▶ **What is required**: Until the line containing "met5 | 0 | 0" has been reproduced, keep reproducing each line of the material below exactly, starting with the first.

▶ **Dataset records**:
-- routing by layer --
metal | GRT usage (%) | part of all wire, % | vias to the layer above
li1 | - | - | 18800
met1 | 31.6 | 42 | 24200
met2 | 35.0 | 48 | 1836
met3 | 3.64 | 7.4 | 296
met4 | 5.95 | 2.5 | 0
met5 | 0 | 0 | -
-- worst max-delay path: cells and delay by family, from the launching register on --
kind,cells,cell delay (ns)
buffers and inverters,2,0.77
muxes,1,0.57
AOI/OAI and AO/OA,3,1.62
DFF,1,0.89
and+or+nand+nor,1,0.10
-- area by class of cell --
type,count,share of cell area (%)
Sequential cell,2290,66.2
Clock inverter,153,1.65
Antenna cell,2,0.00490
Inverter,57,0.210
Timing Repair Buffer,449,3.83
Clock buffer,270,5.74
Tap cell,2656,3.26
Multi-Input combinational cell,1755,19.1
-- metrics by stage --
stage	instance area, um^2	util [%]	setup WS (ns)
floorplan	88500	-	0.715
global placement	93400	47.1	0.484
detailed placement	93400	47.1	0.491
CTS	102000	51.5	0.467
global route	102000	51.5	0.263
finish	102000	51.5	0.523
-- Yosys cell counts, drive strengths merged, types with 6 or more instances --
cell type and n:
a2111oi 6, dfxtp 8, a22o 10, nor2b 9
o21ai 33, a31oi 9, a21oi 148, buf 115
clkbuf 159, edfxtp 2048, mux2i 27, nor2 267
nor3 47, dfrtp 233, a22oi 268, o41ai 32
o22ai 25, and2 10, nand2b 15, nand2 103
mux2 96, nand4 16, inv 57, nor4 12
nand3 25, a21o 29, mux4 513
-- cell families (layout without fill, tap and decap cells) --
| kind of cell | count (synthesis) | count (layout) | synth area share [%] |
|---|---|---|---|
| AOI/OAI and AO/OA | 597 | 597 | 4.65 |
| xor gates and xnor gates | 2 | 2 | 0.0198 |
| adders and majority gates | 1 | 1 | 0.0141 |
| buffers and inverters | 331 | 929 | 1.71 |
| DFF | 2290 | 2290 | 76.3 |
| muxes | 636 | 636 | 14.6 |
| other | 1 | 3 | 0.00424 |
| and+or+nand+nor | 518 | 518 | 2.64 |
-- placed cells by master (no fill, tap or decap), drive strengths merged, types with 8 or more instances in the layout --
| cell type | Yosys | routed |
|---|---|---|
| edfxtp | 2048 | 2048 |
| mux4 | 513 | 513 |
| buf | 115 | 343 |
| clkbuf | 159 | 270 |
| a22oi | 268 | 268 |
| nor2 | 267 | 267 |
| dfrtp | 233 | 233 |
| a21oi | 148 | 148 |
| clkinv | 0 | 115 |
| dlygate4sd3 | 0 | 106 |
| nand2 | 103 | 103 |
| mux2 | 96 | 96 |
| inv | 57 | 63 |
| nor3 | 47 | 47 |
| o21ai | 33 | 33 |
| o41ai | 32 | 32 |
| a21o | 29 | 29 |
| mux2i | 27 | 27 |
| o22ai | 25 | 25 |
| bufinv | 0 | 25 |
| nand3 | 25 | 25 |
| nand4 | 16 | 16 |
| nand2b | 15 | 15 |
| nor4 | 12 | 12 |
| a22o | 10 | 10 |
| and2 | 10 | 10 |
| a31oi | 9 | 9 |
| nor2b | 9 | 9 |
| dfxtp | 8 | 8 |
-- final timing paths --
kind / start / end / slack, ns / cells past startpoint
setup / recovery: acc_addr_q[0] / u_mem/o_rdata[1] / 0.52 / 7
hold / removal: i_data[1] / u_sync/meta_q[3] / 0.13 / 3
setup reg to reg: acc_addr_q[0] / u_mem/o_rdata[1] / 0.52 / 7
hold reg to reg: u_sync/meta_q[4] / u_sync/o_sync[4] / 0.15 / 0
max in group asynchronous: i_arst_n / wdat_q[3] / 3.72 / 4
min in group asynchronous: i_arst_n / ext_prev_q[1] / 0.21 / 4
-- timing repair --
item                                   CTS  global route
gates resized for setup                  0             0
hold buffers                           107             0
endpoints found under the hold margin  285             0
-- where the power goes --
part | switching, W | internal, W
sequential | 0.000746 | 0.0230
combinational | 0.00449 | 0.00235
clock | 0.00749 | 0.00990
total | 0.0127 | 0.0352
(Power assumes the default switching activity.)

▶ **Response**:
-- routing by layer --
metal | GRT usage (%) | part of all wire, % | vias to the layer above
li1 | - | - | 18800
met1 | 31.6 | 42 | 24200
met2 | 35.0 | 48 | 1836
met3 | 3.64 | 7.4 | 296
met4 | 5.95 | 2.5 | 0
met5 | 0 | 0 | -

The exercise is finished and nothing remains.